> [WHAT YOU WILL DO]
If a line of the data below contains the string "detailed", copy it into your answer.

(Collection entries)
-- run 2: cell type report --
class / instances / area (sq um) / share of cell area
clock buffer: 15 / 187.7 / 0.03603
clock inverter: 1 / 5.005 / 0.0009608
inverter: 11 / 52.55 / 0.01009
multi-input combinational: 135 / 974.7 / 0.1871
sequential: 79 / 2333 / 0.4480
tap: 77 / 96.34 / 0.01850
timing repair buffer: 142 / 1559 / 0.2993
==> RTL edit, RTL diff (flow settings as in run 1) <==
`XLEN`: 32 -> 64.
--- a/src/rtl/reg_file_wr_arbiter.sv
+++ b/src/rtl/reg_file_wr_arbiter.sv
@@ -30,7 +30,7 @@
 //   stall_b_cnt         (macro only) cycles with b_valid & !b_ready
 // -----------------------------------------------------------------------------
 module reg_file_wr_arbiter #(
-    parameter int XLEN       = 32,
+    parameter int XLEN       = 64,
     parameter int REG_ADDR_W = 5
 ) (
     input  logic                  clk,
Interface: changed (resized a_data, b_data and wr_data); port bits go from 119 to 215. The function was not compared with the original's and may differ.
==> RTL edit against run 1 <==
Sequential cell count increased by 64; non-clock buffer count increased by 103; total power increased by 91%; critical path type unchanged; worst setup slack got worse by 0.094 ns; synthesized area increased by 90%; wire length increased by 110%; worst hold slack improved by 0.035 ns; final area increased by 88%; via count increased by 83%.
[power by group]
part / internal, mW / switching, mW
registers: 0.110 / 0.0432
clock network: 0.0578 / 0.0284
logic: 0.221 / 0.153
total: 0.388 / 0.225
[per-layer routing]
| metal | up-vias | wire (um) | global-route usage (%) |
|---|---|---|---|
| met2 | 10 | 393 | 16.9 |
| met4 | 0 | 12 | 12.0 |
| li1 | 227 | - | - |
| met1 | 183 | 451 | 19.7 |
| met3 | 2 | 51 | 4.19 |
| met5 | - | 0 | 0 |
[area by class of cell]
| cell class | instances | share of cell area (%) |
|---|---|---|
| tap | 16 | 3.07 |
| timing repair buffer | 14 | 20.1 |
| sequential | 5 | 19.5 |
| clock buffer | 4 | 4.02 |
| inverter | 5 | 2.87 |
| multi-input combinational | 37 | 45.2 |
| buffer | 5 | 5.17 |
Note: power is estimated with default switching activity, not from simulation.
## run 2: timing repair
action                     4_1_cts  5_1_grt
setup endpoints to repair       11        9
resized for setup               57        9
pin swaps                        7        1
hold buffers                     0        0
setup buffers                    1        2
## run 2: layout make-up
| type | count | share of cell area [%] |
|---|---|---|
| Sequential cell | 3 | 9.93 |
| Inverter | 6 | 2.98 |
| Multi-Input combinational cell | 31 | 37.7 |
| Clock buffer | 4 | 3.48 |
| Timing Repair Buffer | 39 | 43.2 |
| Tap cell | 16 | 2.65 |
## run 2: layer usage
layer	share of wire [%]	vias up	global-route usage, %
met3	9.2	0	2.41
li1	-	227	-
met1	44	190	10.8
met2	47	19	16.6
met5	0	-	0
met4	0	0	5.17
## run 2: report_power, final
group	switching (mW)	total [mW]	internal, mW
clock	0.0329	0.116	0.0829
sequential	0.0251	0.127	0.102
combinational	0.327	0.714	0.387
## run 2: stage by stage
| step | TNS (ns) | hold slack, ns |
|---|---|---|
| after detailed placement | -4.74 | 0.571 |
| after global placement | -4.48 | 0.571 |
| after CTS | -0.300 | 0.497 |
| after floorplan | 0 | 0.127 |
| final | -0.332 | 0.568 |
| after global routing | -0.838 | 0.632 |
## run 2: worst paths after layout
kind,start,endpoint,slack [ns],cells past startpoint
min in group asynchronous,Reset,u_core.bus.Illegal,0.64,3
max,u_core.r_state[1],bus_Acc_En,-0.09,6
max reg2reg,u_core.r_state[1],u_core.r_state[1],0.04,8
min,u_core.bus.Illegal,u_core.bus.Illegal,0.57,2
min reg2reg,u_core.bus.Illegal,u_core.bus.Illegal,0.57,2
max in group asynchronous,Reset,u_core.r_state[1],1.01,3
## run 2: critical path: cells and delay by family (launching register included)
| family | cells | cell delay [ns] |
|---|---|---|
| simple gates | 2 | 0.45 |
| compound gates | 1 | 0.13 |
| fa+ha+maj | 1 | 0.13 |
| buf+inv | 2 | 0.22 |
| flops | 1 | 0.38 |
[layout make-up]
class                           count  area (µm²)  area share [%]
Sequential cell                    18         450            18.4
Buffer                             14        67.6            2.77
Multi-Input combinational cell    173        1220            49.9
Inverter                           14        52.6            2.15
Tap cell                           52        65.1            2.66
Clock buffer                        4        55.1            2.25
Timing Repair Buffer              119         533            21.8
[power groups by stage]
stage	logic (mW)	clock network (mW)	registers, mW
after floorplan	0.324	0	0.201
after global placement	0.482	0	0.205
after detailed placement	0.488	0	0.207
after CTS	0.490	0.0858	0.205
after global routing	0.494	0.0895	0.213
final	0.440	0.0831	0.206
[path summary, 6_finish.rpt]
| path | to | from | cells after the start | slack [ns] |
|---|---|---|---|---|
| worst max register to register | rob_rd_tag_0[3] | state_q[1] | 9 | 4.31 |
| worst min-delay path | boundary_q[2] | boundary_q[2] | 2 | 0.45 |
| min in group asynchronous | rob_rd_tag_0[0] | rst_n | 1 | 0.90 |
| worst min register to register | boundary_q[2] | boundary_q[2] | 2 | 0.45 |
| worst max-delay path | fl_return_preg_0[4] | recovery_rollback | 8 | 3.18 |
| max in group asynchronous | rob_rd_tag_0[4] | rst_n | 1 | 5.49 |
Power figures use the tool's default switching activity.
--- src/rtl/rm_seq_lane_tracker.sv ---
// Runtime-monitor lane tracker: allocates monitored instructions to lanes and
// walks each lane through an ordered event chain with watchdog and order checks.

module rm_seq_lane #(
    parameter int NUM_EVENTS   = 6,
    parameter int TIMEOUT      = 16,
    parameter bit STRICT_ORDER = 1'b1,
    parameter int VLEN         = 64,
    parameter int SW           = 3,
    parameter int TW           = 5
) (
    input  logic                  clk_i,
    input  logic                  rst_ni,
    input  logic                  grant_i,
    input  logic [VLEN-1:0]       pc_i,
    input  logic [NUM_EVENTS-1:0] event_i,
    input  logic                  reset_i,
    output logic                  busy_o,
    output logic [SW-1:0]         stage_o,
    output logic [VLEN-1:0]       pc_o,
    output logic                  done_o,
    output logic                  violation_o,
    output logic                  timeout_o
);
    logic            busy_q, busy_d;
    logic [SW-1:0]   stage_q, stage_d;
    logic [TW-1:0]   timer_q, timer_d;
    logic [VLEN-1:0] pc_q, pc_d;
    logic            done_q, done_d;
    logic            viol_q, viol_d;
    logic            tmo_q, tmo_d;
    logic [NUM_EVENTS-1:0] later;
    logic            hit, last, expired;

    always_comb begin
        later = '0;
        for (int j = 0; j < NUM_EVENTS; j++) later[j] = (j > int'(stage_q));
    end

    assign hit     = event_i[stage_q];
    assign last    = (stage_q == SW'(NUM_EVENTS - 1));
    assign expired = (TIMEOUT > 0) && (timer_q == TW'(TIMEOUT - 1));

    always_comb begin
        busy_d  = busy_q;
        stage_d = stage_q;
        timer_d = timer_q;
        pc_d    = pc_q;
        done_d  = 1'b0;
        viol_d  = 1'b0;
        tmo_d   = 1'b0;
        if (grant_i) begin
            // grant only targets free lanes, so it never races a busy-lane action
            busy_d  = 1'b1;
            stage_d = '0;
            timer_d = '0;
            pc_d    = pc_i;
        end else if (busy_q) begin
            if (reset_i) begin
                busy_d  = 1'b0;
                timer_d = '0;
            end else if (hit && last) begin
                done_d  = 1'b1;
                busy_d  = 1'b0;
                timer_d = '0;
            end else if (hit) begin
                stage_d = stage_q + SW'(1);
                timer_d = '0;
            end else if (STRICT_ORDER && |(event_i & later)) begin
                viol_d  = 1'b1;
                busy_d  = 1'b0;
                timer_d = '0;
            end else if (expired) begin
                tmo_d   = 1'b1;
                busy_d  = 1'b0;
                timer_d = '0;
            end else if (timer_q != '1) begin
                timer_d = timer_q + TW'(1);
            end
        end
    end

    always_ff @(posedge clk_i or negedge rst_ni) begin
        if (!rst_ni) begin
            busy_q  <= 1'b0;
            stage_q <= '0;
            timer_q <= '0;
            pc_q    <= '0;
            done_q  <= 1'b0;
            viol_q  <= 1'b0;
            tmo_q   <= 1'b0;
        end else begin
            busy_q  <= busy_d;
            stage_q <= stage_d;
            timer_q <= timer_d;
            pc_q    <= pc_d;
            done_q  <= done_d;
            viol_q  <= viol_d;
            tmo_q   <= tmo_d;
        end
    end

    assign busy_o      = busy_q;
    assign stage_o     = stage_q;
    assign pc_o        = pc_q;
    assign done_o      = done_q;
    assign violation_o = viol_q;
    assign timeout_o   = tmo_q;
endmodule
[src/rtl/trc_phase_ctrl_load_rev_cnt.sv]
// Loadable up/down counter used as the phase timer.
// Load has priority over counting; rev=1 counts down.
module load_rev_cnt #(
  parameter int N = 4
) (
  input  logic         clk,
  input  logic         rst_n,
  input  logic         load,
  input  logic         rev,
  input  logic         en,
  input  logic [N-1:0] d,
  output logic [N-1:0] q
);

  always_ff @(posedge clk or negedge rst_n) begin
    if (!rst_n) begin
      q <= '0;
    end else if (load) begin
      q <= d;
    end else if (en) begin
      q <= rev ? q - 1'b1 : q + 1'b1;
    end
  end

endmodule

> [RESPONSE TO THIS TASK]
| after detailed placement | -4.74 | 0.571 |
after detailed placement	0.488	0	0.207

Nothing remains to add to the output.